Know the main differences between a protostome and a deuterostome
animal, and be able to recognize common examples of each type of
creature. Carefully read this in your textbook.
Great Transformations: Video
Links to this video on YouTube are now linked to the lecture notes
site. But as you watch, here are a few notes to help you anticipate
what I might ask and to think about evolution.
Which came first: fish? Tetrapods? Whales? Understand the progression of
complexity.
What was special about the “wolflike” fossil’s skull that identified it as a
whale?
How long has life been on earth?
In the “hour” of life on earth, how long has human history taken?
What characteristics mark a whale as a mammal?
Are there transitional whale fossils? What were they like?
What’s the significance of the Sahara desert, and why are there whale fossils
in the “Valley of the Whales”?
What is different about the way tetrapods move as compared to fish?
(especially the spinal column)
Which came first: fish out of water, or fingers on fish?
Why might early limbs on aquatic tetrapods been an advantage?

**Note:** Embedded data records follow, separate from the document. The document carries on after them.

### src/rtl/sai_pkg.sv
package sai_pkg;
  localparam int SAMPLE_W = 24;
  typedef logic [SAMPLE_W-1:0] sample_t;

  typedef enum logic [1:0] {
    RES_24 = 2'b00,
    RES_20 = 2'b01,
    RES_16 = 2'b10,
    RES_RSV = 2'b11
  } res_e;

  // keep the last N bits of a right-justified word, MSB-aligned
  function automatic sample_t rj_align(sample_t s, logic [1:0] res);
    case (res)
      RES_20:  return {s[19:0], 4'b0};
      RES_16:  return {s[15:0], 8'b0};
      default: return s;
    endcase
  endfunction
endpackage

### src/rtl/sai_clkgen.sv
module sai_clkgen #(
  parameter int CLK_DIV   = 4,
  parameter int HALF_BITS = 32
) (
  input  logic clk_i,
  input  logic rst_ni,
  input  logic en_i,
  input  logic fall_i,
  input  logic lr_inv_i,
  output logic sclk_o,
  output logic lrck_o
);
  localparam int DIV_W = (CLK_DIV > 1) ? $clog2(CLK_DIV) : 1;
  localparam int BIT_W = (HALF_BITS > 1) ? $clog2(HALF_BITS) : 1;

  logic [DIV_W-1:0] div_q;
  logic [BIT_W-1:0] bit_q;
  logic raw_q, ch_q;
  logic tick;

  assign tick = (div_q == DIV_W'(CLK_DIV - 1));

  always_ff @(posedge clk_i or negedge rst_ni) begin
    if (!rst_ni) begin
      div_q <= '0;
      bit_q <= '0;
      raw_q <= 1'b0;
      ch_q  <= 1'b0;
    end else if (!en_i) begin
      div_q <= '0;
      bit_q <= '0;
      raw_q <= 1'b0;
      ch_q  <= 1'b0;
    end else begin
      div_q <= tick ? '0 : div_q + 1'b1;
      if (tick) begin
        raw_q <= ~raw_q;
        // word clock moves on the non-sampling edge
        if (raw_q) begin
          if (bit_q == BIT_W'(HALF_BITS - 1)) begin
            bit_q <= '0;
            ch_q  <= ~ch_q;
          end else begin
            bit_q <= bit_q + 1'b1;
          end
        end
      end
    end
  end

  assign sclk_o = en_i & (raw_q ^ fall_i);
  assign lrck_o = en_i & (ch_q ^ lr_inv_i);

  AST_LR_ON_IDLE_EDGE: assert property (@(posedge clk_i) disable iff (!rst_ni)
    (en_i && $past(en_i) && $changed(lrck_o)) |-> (sclk_o == fall_i));
endmodule

### src/rtl/sai_sync.sv
module sai_sync #(
  parameter int STAGES = 2
) (
  input  logic clk_i,
  input  logic rst_ni,
  input  logic fall_i,
  input  logic sclk_i,
  input  logic lrck_i,
  input  logic sdata_i,
  output logic evt_o,
  output logic lr_o,
  output logic dat_o
);
  logic [2:0] pipe_q [STAGES];
  logic edge_lvl, edge_q;

  for (genvar g = 0; g < STAGES; g++) begin : g_stage
    if (g == 0) begin : g_first
      always_ff @(posedge clk_i or negedge rst_ni) begin
        if (!rst_ni) pipe_q[g] <= '0;
        else         pipe_q[g] <= {sclk_i, lrck_i, sdata_i};
      end
    end else begin : g_next
      always_ff @(posedge clk_i or negedge rst_ni) begin
        if (!rst_ni) pipe_q[g] <= '0;
        else         pipe_q[g] <= pipe_q[g-1];
      end
    end
  end

  assign edge_lvl = pipe_q[STAGES-1][2] ^ fall_i;

  // reset high so a falling-edge setup gives no spurious first event
  always_ff @(posedge clk_i or negedge rst_ni) begin
    if (!rst_ni) edge_q <= 1'b1;
    else         edge_q <= edge_lvl;
  end

  assign evt_o = edge_lvl & ~edge_q;
  assign lr_o  = pipe_q[STAGES-1][1];
  assign dat_o = pipe_q[STAGES-1][0];

  AST_EVT_SPACED: assert property (@(posedge clk_i) disable iff (!rst_ni)
    evt_o |=> !evt_o);
endmodule

### src/rtl/sai_deser.sv
module sai_deser
  import sai_pkg::*;
(
  input  logic       clk_i,
  input  logic       rst_ni,
  input  logic       evt_i,
  input  logic       lr_i,
  input  logic       dat_i,
  input  logic       lr_inv_i,
  input  logic       delay_i,
  input  logic       rj_i,
  input  logic [1:0] res_i,
  output sample_t    left_o,
  output sample_t    right_o,
  output logic       valid_o
);
  localparam int CNT_W = 6;
  localparam int POS_W = $clog2(SAMPLE_W);

  logic primed_q, started_q, prev_left_q, left_ok_q, valid_q;
  logic [CNT_W-1:0] k_q, k_new;
  sample_t acc_q, sr_q, hold_q, left_q, right_q;
  sample_t acc_new, sr_new, word_done, acc_base, sr_base;
  logic [CNT_W:0] d_idx;
  logic is_left, trans, hit;

  always_comb begin
    is_left  = lr_i ^ lr_inv_i;
    trans    = primed_q && (is_left != prev_left_q);
    if (trans)                          k_new = '0;
    else if (k_q == {CNT_W{1'b1}})      k_new = k_q;
    else                                k_new = k_q + 1'b1;
    d_idx    = {1'b0, k_new} - {{CNT_W{1'b0}}, delay_i};
    hit      = !d_idx[CNT_W] && (d_idx < (CNT_W+1)'(SAMPLE_W));
    acc_base = trans ? '0 : acc_q;
    sr_base  = trans ? '0 : sr_q;
    acc_new  = acc_base;
    if (hit) acc_new[POS_W'(SAMPLE_W-1) - d_idx[POS_W-1:0]] = dat_i;
    sr_new    = {sr_base[SAMPLE_W-2:0], dat_i};
    word_done = rj_i ? rj_align(sr_q, res_i) : acc_q;
  end

  always_ff @(posedge clk_i or negedge rst_ni) begin
    if (!rst_ni) begin
      primed_q    <= 1'b0;
      started_q   <= 1'b0;
      prev_left_q <= 1'b0;
      left_ok_q   <= 1'b0;
      valid_q     <= 1'b0;
      k_q         <= '0;
      acc_q       <= '0;
      sr_q        <= '0;
      hold_q      <= '0;
      left_q      <= '0;
      right_q     <= '0;
    end else begin
      valid_q <= 1'b0;
      if (evt_i) begin
        prev_left_q <= is_left;
        if (!primed_q) begin
          primed_q <= 1'b1;
          k_q      <= '0;
        end else begin
          k_q   <= k_new;
          acc_q <= acc_new;
          sr_q  <= sr_new;
          if (trans) begin
            started_q <= 1'b1;
            if (started_q) begin
              if (prev_left_q) begin
                hold_q    <= word_done;
                left_ok_q <= 1'b1;
              end else if (left_ok_q) begin
                left_q    <= hold_q;
                right_q   <= word_done;
                valid_q   <= 1'b1;
                left_ok_q <= 1'b0;
              end
            end
          end
        end
      end
    end
  end

  assign left_o  = left_q;
  assign right_o = right_q;
  assign valid_o = valid_q;

  AST_VALID_PULSE: assert property (@(posedge clk_i) disable iff (!rst_ni)
    valid_q |=> !valid_q);
  AST_RJ_TRUNC: assert property (@(posedge clk_i) disable iff (!rst_ni)
    (valid_q && rj_i && res_i == RES_16) |-> (right_q[7:0] == 8'h00));
endmodule

### src/rtl/serial_audio_rx.sv
module serial_audio_rx
  import sai_pkg::*;
#(
  parameter int CLK_DIV     = 4,
  parameter int HALF_BITS   = 32,
  parameter int SYNC_STAGES = 2
) (
  input  logic                clk_i,
  input  logic                rst_ni,
  input  logic                cfg_master_i,
  input  logic                cfg_rj_i,
  input  logic                cfg_delay_i,
  input  logic                cfg_sclk_fall_i,
  input  logic                cfg_lr_inv_i,
  input  logic [1:0]          cfg_res_i,
  input  logic                sclk_i,
  input  logic                lrck_i,
  input  logic                sdata_i,
  output logic                sclk_o,
  output logic                lrck_o,
  output logic [SAMPLE_W-1:0] left_o,
  output logic [SAMPLE_W-1:0] right_o,
  output logic                valid_o
);
  logic gen_sclk, gen_lrck;
  logic line_sclk, line_lrck;
  logic evt, lr_s, dat_s;

  sai_clkgen #(.CLK_DIV(CLK_DIV), .HALF_BITS(HALF_BITS)) u_clkgen (
    .clk_i    (clk_i),
    .rst_ni   (rst_ni),
    .en_i     (cfg_master_i),
    .fall_i   (cfg_sclk_fall_i),
    .lr_inv_i (cfg_lr_inv_i),
    .sclk_o   (gen_sclk),
    .lrck_o   (gen_lrck)
  );

  // generated clocks take the same synchronised path as external ones
  assign line_sclk = cfg_master_i ? gen_sclk : sclk_i;
  assign line_lrck = cfg_master_i ? gen_lrck : lrck_i;

  sai_sync #(.STAGES(SYNC_STAGES)) u_sync (
    .clk_i   (clk_i),
    .rst_ni  (rst_ni),
    .fall_i  (cfg_sclk_fall_i),
    .sclk_i  (line_sclk),
    .lrck_i  (line_lrck),
    .sdata_i (sdata_i),
    .evt_o   (evt),
    .lr_o    (lr_s),
    .dat_o   (dat_s)
  );

  sai_deser u_deser (
    .clk_i    (clk_i),
    .rst_ni   (rst_ni),
    .evt_i    (evt),
    .lr_i     (lr_s),
    .dat_i    (dat_s),
    .lr_inv_i (cfg_lr_inv_i),
    .delay_i  (cfg_delay_i),
    .rj_i     (cfg_rj_i),
    .res_i    (cfg_res_i),
    .left_o   (left_o),
    .right_o  (right_o),
    .valid_o  (valid_o)
  );

  assign sclk_o = gen_sclk;
  assign lrck_o = gen_lrck;

  AST_SLAVE_QUIET: assert property (@(posedge clk_i) disable iff (!rst_ni)
    !cfg_master_i |-> (!sclk_o && !lrck_o));
endmodule

### config.mk
export PLATFORM = sky130hd
export DESIGN_NAME = serial_audio_rx
export DESIGN_NICKNAME = d
export VERILOG_FILES = /design/src/rtl/sai_pkg.sv /design/src/rtl/sai_clkgen.sv /design/src/rtl/sai_sync.sv /design/src/rtl/sai_deser.sv /design/src/rtl/serial_audio_rx.sv
export SDC_FILE = /design/constraint.sdc
export NUM_CORES = 1
export LEC_CHECK = 0
export ABC_AREA = 1
export BUFFER_PORTS_ARGS = -buffer_cell sky130_fd_sc_hd__buf_2
export CAP_MARGIN = 30
export CORE_MARGIN = 5
export CORE_UTILIZATION = 64
export CTS_BUF_LIST = sky130_fd_sc_hd__clkbuf_8 sky130_fd_sc_hd__clkbuf_16
export DETAILED_ROUTE_END_ITERATION = 8
export PLACE_DENSITY_LB_ADDON = 0.12
export REMOVE_ABC_BUFFERS = 1
export SYNTH_ARGS = -nofsm -noshare
export SYNTH_HDL_FRONTEND = slang
export SYNTH_SLANG_ARGS = --single-unit
### constraint.sdc
create_clock -name clk_i -period 7.3 [get_ports clk_i]
set_input_delay 0.365 -clock clk_i [delete_from_list [all_inputs] [get_ports clk_i]]
set_output_delay 0.365 -clock clk_i [all_outputs]
set_load 0.02 [all_outputs]
==> reports/results.ini, run 1 <==
[place]
place.port_buffers=62
dpl.hpwl_mm=10.60
gp_congestion=0.8861
post-place-ws_ps=3802
dp_cells=1056
placed_area_mm2=0.007378

[worst_hold_path]
hp-class=input port to flop

[pwr]
pwr-share-seq_pct=39.4
p_int_mw=1.882
totalPowerFinal_mw=2.951
pwr-share-comb_pct=30.0
p_clk_share_pct=30.6
leakagePower_nw=4.078
p_per_area_mw_per_mm2=367.0
netSwitchingFraction_pct=36.20
p_sw_mw=1.068
peakVddDrop_mv=0.2515

[timing]
worst_slew_pin_slew_ps=983.6
min_period_ps=3441
hold_viol_final=0
relSlewSlack_pct=34.36
period_share_pct=47.13
setup_tns_ps=0
rsz0062_at_grt=false
setup_slack_ps=3859
holdWs_ps=48.49
final-setup-viol-count=0
fmax_mhz=290.6
skew_ps=5.288
slew_viol_final=0

[die]
start_util_pct=65.04
die_area_mm2=0.01322
die_y_um=115.0
rows=38
die_width_um=115.0
coreArea_mm2=0.01084
ios=63

[grt]
grt_antenna_before_repair=0
grt_overflow_total=0
grtUsageTotal_pct=26.38
grt_pass1_vias=6148
grt_start_max_net_pins=92
grt_pass1_wl_mm=28.08

[routing]
drc=0
drt_wl_total_mm=16.53
antenna_left=0
via_per_inst=5.747
dr_total_vias=6264
drtPass1Iterations=6
drtIter0Drc=599
wire_per_inst_um=15.17

[setup_path]
crit_buf_inv=2
timing.rr.start=u_sync.lr_o$_DFF_PN0_
startpoint_type=flop
worst-setup-path-type=flop to flop
timing.reg2reg.setup_slack_ps=3860
crit_arrival_ps=3910
r2r-end=u_deser.acc_q[0]$_DFFE_PN0P_
end_kind=flop
worstSetupPathDepth=17
critPathRequiredTime_ps=7770
ff2ff_path_depth=17
path_cells=inv_1, nand2_1, nand3_1, nand3_4, nand3_1, ha_1, ha_1, nand3_1, nand2_1, nand2_1, nand2_1, inv_2, nor2_4, nand2_1, nand2_1, nand3_1, nand2_1
critPathSlowestCell=nor2_4
worst_path_dominant_cell_family=simple AND/OR/NAND/NOR gates
crit_path_max_incr_delay_ps=720
worstSetupStartpoint=u_sync.lr_o$_DFF_PN0_
critPathMaxFanout=48
crit_path_end=u_deser.acc_q[0]$_DFFE_PN0P_
critPathMostFrequentCell=nand2_1

[clocking]
cts_tree=yes
cts_max_path_buffers=2
cts.htree.levels=4
clockRootBuffer=clkbuf_8
clk-insertion-delay-late_ps=540
path_clk_slew_ps=60
clkSinkCount=147
post_cts_buffers=0
hold_buffers=2
cts_resized=0
numCtsBuffers=17

[cells_and_area]
final_area_mm2=0.008039
antennaDiodeCount=0
instances_no_fill=1090
layout.nets=958
fin_util_pct=74.16
drive_gt1_share_pct=11.79
synthToLayoutAreaGrowth_pct=14.02

[synth]
synth-adder-area-share_pct=1.420
synthMuxAreaShare_pct=0
ys_seq_elements=147
yosysSeqAreaShare_pct=52.19
synth_edf_count=0
synth_xor_area_share_pct=0.2484
yosysTopAreaCell=dfrtp_1
synth_top_family_by_area=simple AND/OR/NAND/NOR gates
synth.cell_area_mm2=0.007051
async_flop_share_pct=100.0
synth_top_cells_by_area=dfrtp_1 (52%), nand2_1 (17%), nand3_1 (4.7%), inv_1 (4.0%), o21ai_0 (3.2%)
synth-warning-count=0
synth_common_cells=nand2_1 (321), dfrtp_1 (146), inv_1 (76), nand3_1 (66), nor2_1 (53)
synth_top_area_share_pct=51.82
syn_avg_cell_area_um2=7.886
synth_ff_type=dfrtp_1
synth.distinct_cells=32
synth-compound-area-share_pct=11.89
postSynthCellCount=894
synth-simple-area-share_pct=26.97
yosysMostFrequentCell=nand2_1

[outcome]
status=finished, final reports clean

[job]
cap_viol_max_count=0

## tightest hold or removal path: cells and delay by family
| family | cells | cell delay [ps] |
|---|---|---|
| AND/OR/NAND/NOR | 1 | 40 |
| AO/OA/AOI/OAI | 1 | 60 |
| buffers and inverters | 1 | 80 |
## worst min path at each step
stage | startpoint | endpoint | depth (start not counted)
floorplan | rst_ni | u_clkgen.bit_q[0]$_DFFE_PN0P_ | 0
global placement | u_sync.pipe_q[5]$_DFF_PN0_ | u_sync.pipe_q[2]$_DFF_PN0_ | 0
detailed placement | u_sync.pipe_q[4]$_DFF_PN0_ | u_sync.lr_o$_DFF_PN0_ | 0
CTS | sclk_i | u_sync.pipe_q[5]$_DFF_PN0_ | 3
global route | lrck_i | u_sync.pipe_q[4]$_DFF_PN0_ | 3
finish | sclk_i | u_sync.pipe_q[5]$_DFF_PN0_ | 3
## kinds of logic after synthesis
| group | after synthesis |
|---|---|
| adders and majority gates | 8 |
| buffers and inverters | 125 |
| and+or+nand+nor | 463 |
| DFF | 147 |
| xor gates and xnor gates | 2 |
| AOI/OAI and AO/OA | 149 |
## cell type report
cell class	count	area [µm²]
clock buffers	20	455.4
fillers	816	2801
repair buffers	69	406.6
inverters	81	304.0
well taps	140	175.2
flip-flops and latches	147	3680
multi-input cells	622	2860
clock inverters	11	157.7
## metal layers
layer | routed length, µm | track usage (%)
met3 | 1206 | 5.947
met4 | 407 | 12.21
met5 | 0 | 0
met1 | 6970 | 33.72
met2 | 7949 | 43.02
## power by group through the flow
| stage | Combinational, mW | Clock [mW] | Sequential (mW) |
|---|---|---|---|
| floorplan | 0.458 | 0 | 1.29 |
| global placement | 0.842 | 0 | 1.16 |
| detailed placement | 0.872 | 0 | 1.17 |
| CTS | 0.885 | 0.911 | 1.16 |
| global route | 0.990 | 0.952 | 1.19 |
| finish | 0.884 | 0.903 | 1.16 |
## sequential cells by signal, summed over array words and instances (netlist names), 2 cells and up
name / count
u_deser.acc_q: 24
u_deser.hold_q: 24
u_deser.left_o: 24
u_deser.right_o: 24
u_deser.sr_q: 24
u_deser.k_q: 6
u_clkgen.bit_q: 5
u_sync.pipe_q: 4
u_clkgen.div_q: 2
## cells in the final DEF, fill, tap and decap left out, types with 2 or more instances in the layout
cell,netlist,final
dlygate4sd3_1,0,2
nand2_1,321,321
nor2_2,1,2
a31oi_1,5,5
nand3_1,66,66
o21ai_1,24,24
o21ai_0,45,45
nor2_1,53,52
nand4_1,8,8
o221ai_1,8,8
clkinv_2,0,5
ha_1,8,8
inv_2,5,5
clkbuf_8,0,4
nand2_2,2,2
nor3_1,7,7
a21oi_1,28,28
bufinv_16,0,4
buf_4,1,3
o21ai_2,2,2
buf_2,14,61
inv_1,76,77
o22ai_1,36,36
dfrtp_1,146,146
clkbuf_16,0,16
Note: power is estimated with default switching activity, not from simulation.
==> inputs of run 2 (changes only) <==
--- a/config.mk
+++ b/config.mk
@@ -9,7 +9,7 @@
 export BUFFER_PORTS_ARGS = -buffer_cell sky130_fd_sc_hd__buf_2
 export CAP_MARGIN = 30
 export CORE_MARGIN = 5
-export CORE_UTILIZATION = 64
+export CORE_UTILIZATION = 60
 export CTS_BUF_LIST = sky130_fd_sc_hd__clkbuf_8 sky130_fd_sc_hd__clkbuf_16
 export DETAILED_ROUTE_END_ITERATION = 8
 export PLACE_DENSITY_LB_ADDON = 0.12
==> constraint.sdc (replaced) <==
create_clock -name clk_i -period 3.5 [get_ports clk_i]
set_input_delay 0.175 -clock clk_i [delete_from_list [all_inputs] [get_ports clk_i]]
set_output_delay 0.175 -clock clk_i [all_outputs]
set_load 0.02 [all_outputs]
==> run 2 against run 1 <==
Effect of this change:
- global-route usage decreased by 1.7 points
- via count grew 0.48%
- register-to-register slack worse by 3400 ps
- final cell count up 0.83%
- critical path type unchanged
- critical endpoint is now u_deser.acc_q[1]$_DFFE_PN0P_
- largest cell class unchanged
- highest routed layer unchanged
==> reports/results.ini, run 2 (synthesized netlist as in run 1, its figures left out) <==
[outcome]
status=finished, final reports clean

[die]
start_util_pct=61.48
rows=39
ios=63
coreArea_mm2=0.01147
die_area_mm2=0.01402
die_width_um=118.4
die_y_um=118.4

[place]
place.port_buffers=62
post-place-ws_ps=469.1
gp_congestion=0.8409
dpl.hpwl_mm=11.03
placed_area_mm2=0.007417

[setup_path]
worst-setup-path-type=flop to flop
critPathRequiredTime_ps=3810
end_kind=flop
startpoint_type=flop
crit_arrival_ps=3380
critPathMaxFanout=48

[clocking]
clkSinkCount=147
cts.htree.levels=4
cts_tree=yes
numCtsBuffers=17
post_cts_buffers=0
clk-insertion-delay-late_ps=430
clockRootBuffer=clkbuf_16
cts_max_path_buffers=2
cts_resized=0
path_clk_slew_ps=60

[timing]
period_share_pct=87.61
fmax_mhz=326.1
setup_tns_ps=0
worst_slew_pin_slew_ps=971.3
slew_viol_final=0
hold_viol_final=0
relSlewSlack_pct=35.17
skew_ps=5.266
min_period_ps=3066
rsz0062_at_grt=false
final-setup-viol-count=0
setup_slack_ps=433.7

[routing]
drtIter0Drc=839
drc=0
drtPass1Iterations=5
dr_total_vias=6294
antenna_left=0
wire_per_inst_um=15.22
drt_wl_total_mm=16.73
via_per_inst=5.727

[pwr]
netSwitchingFraction_pct=37.14
p_clk_share_pct=28.9
totalPowerFinal_mw=6.026
p_per_area_mw_per_mm2=748.8
peakVddDrop_mv=0.5003
pwr-share-comb_pct=31.0
leakagePower_nw=4.086
p_sw_mw=2.238
pwr-share-seq_pct=40.1
p_int_mw=3.788

[cells_and_area]
antennaDiodeCount=0
drive_gt1_share_pct=11.82
fin_util_pct=70.18
final_area_mm2=0.008048
final_cell_mix=nand2_1 (321), dfrtp_1 (146), inv_1 (80)
layout.nets=963
synthToLayoutAreaGrowth_pct=14.14
mostFrequentLayoutCell=nand2_1

[job]
cap_viol_max_count=0

[worst_hold_path]
hp-class=input port to flop

[grt]
grt_antenna_before_repair=0
grt_start_max_net_pins=110
grt_pass1_vias=6041
grtUsageTotal_pct=24.68
grt_overflow_total=0
grt_pass1_wl_mm=28.61

[run 2: changes by cell type in the layout (fill, tap and decap cells not counted), sizes merged]
| cell | before | now |
|---|---|---|
| clkinvlp | 0 | 2 |
| clkbuf | 20 | 18 |
| dlygate4sd3 | 2 | 4 |
| buf | 67 | 70 |
| clkinv | 5 | 6 |
| inv | 83 | 85 |
| bufinv | 4 | 2 |
[run 2: layer usage]
| metal | vias up | global-route usage [%] | part of all wire [%] |
|---|---|---|---|
| met1 | 2994 | 32.16 | 41 |
| met2 | 259 | 40.05 | 50 |
| met4 | 0 | 10.99 | 2.5 |
| met5 | - | 0 | 0 |
| met3 | 32 | 5.205 | 6.8 |
| li1 | 3009 | - | - |
[run 2: stage by stage]
step	cells	hold slack, ps
after global routing	1099	55.00
after floorplan	850	-120.6
after CTS	1098	26.34
after detailed placement	1062	285.2
final	1099	30.84
after global placement	1061	285.8
[run 2: timing repair]
| item | 4_1_cts | 5_1_grt |
|---|---|---|
| endpoints found under the setup margin | 0 | 0 |
| hold buffers | 4 | 0 |
| endpoints found under the hold margin | 110 | 0 |
[run 2: area by class of cell]
type                       instances  area [µm²]
sequential                       147        3680
fill                             888        3420
multi-input combinational        622        2860
timing repair buffer              74       461.7
clock buffer                      18       439.2
inverter                          81       304.0
tap                              143       178.9
clock inverter                    14       123.9
[run 2: path summary, 6_finish.rpt]
| check | startpoint | endpoint | slack (ps) | cells after the start |
|---|---|---|---|---|
| worst min register to register | u_sync.pipe_q[5]$_DFF_PN0_ | u_sync.pipe_q[2]$_DFF_PN0_ | 350 | 0 |
| worst max-delay path | u_deser.k_q[0]$_DFFE_PN0P_ | u_deser.acc_q[1]$_DFFE_PN0P_ | 430 | 18 |
| worst min-delay path | cfg_sclk_fall_i | u_sync.edge_q$_DFF_PN1_ | 30 | 4 |
| worst max register to register | u_deser.k_q[0]$_DFFE_PN0P_ | u_deser.acc_q[1]$_DFFE_PN0P_ | 430 | 18 |
| max in group asynchronous | rst_ni | u_sync.edge_q$_DFF_PN1_ | 2690 | 3 |
| min in group asynchronous | rst_ni | u_deser.right_o[1]$_DFFE_PN0P_ | 110 | 2 |
[run 2: critical path, cell delays in order (launching register included)]
cell and delay (ps):
dfrtp_1 430, ha_1 250, nand2_1 100, inv_1 70, nand2_1 100, nand2_1 60, nand3_1 100, ha_1 240
ha_1 310, nand3_1 130, nand2_1 70, nand2_1 80, nand2_1 110, inv_2 50, nor2_4 80, buf_4 390
nand3_1 170, nand3_1 140, nand2_1 60
[run 2: power by group through the flow]
stage / clock [mW] / sequential, mW / combinational [mW]
3_5_place_dp: 0 / 2.44 / 1.85
6_report: 1.74 / 2.42 / 1.87
3_3_place_gp: 0 / 2.42 / 1.79
4_1_cts: 1.76 / 2.42 / 1.87
5_1_grt: 1.84 / 2.48 / 2.08
2_1_floorplan: 0 / 2.70 / 0.955
==> inputs of run 3 (changes only) <==
--- a/config.mk
+++ b/config.mk
@@ -5,15 +5,16 @@
 export SDC_FILE = /design/constraint.sdc
 export NUM_CORES = 1
 export LEC_CHECK = 0
-export ABC_AREA = 1
+export ABC_AREA = 0
 export BUFFER_PORTS_ARGS = -buffer_cell sky130_fd_sc_hd__buf_2
 export CAP_MARGIN = 30
 export CORE_MARGIN = 5
-export CORE_UTILIZATION = 60
+export CORE_UTILIZATION = 54
 export CTS_BUF_LIST = sky130_fd_sc_hd__clkbuf_8 sky130_fd_sc_hd__clkbuf_16
 export DETAILED_ROUTE_END_ITERATION = 8
 export PLACE_DENSITY_LB_ADDON = 0.12
 export REMOVE_ABC_BUFFERS = 1
+export SKIP_LAST_GASP = 1
 export SYNTH_ARGS = -nofsm -noshare
 export SYNTH_HDL_FRONTEND = slang
 export SYNTH_SLANG_ARGS = --single-unit
==> constraint.sdc (replaced) <==
create_clock -name clk_i -period 2.8 [get_ports clk_i]
set_input_delay 0.14 -clock clk_i [delete_from_list [all_inputs] [get_ports clk_i]]
set_output_delay 0.14 -clock clk_i [all_outputs]
set_load 0.02 [all_outputs]
==> run 3 against run 2 <==
Effect of this change:
- the flow now finishes with violations (negative setup slack)
- wire length rose by 0.84%
- total power rose by 43%
- non-clock buffer count rose by 53
- utilization fell by 0.88 points
- critical path type unchanged
- largest power group is now combinational logic
- combinational power rose by 91%
- area after synthesis fell by 1.9%
- largest cell class unchanged
- via count fell by 11%
- sequential cell count did not move
- clock-buffer cell count rose by 2
- fmax rose by 7.6%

What was the Cambrian explosion, and what is the evidence of it found
today?
What is the significance of the Burgess Shale (and where is it found?)
Does evolution change bodies, or the recipes for making bodies? What does
this mean?
What was the significance of the antennapedia gene in fruit flies?
Do all animals share the same basic genetic toolkit genes, or are they very
different across species? What evidence do we have for this?
What do lemurs tell us about the evolution of the human ability to walk
upright?
Are the locomotory methods used by lemurs and chimpanzees more
primitive than ours? More advanced? Equally advanced, but different?
What is knuckle walking? What is bipedalism?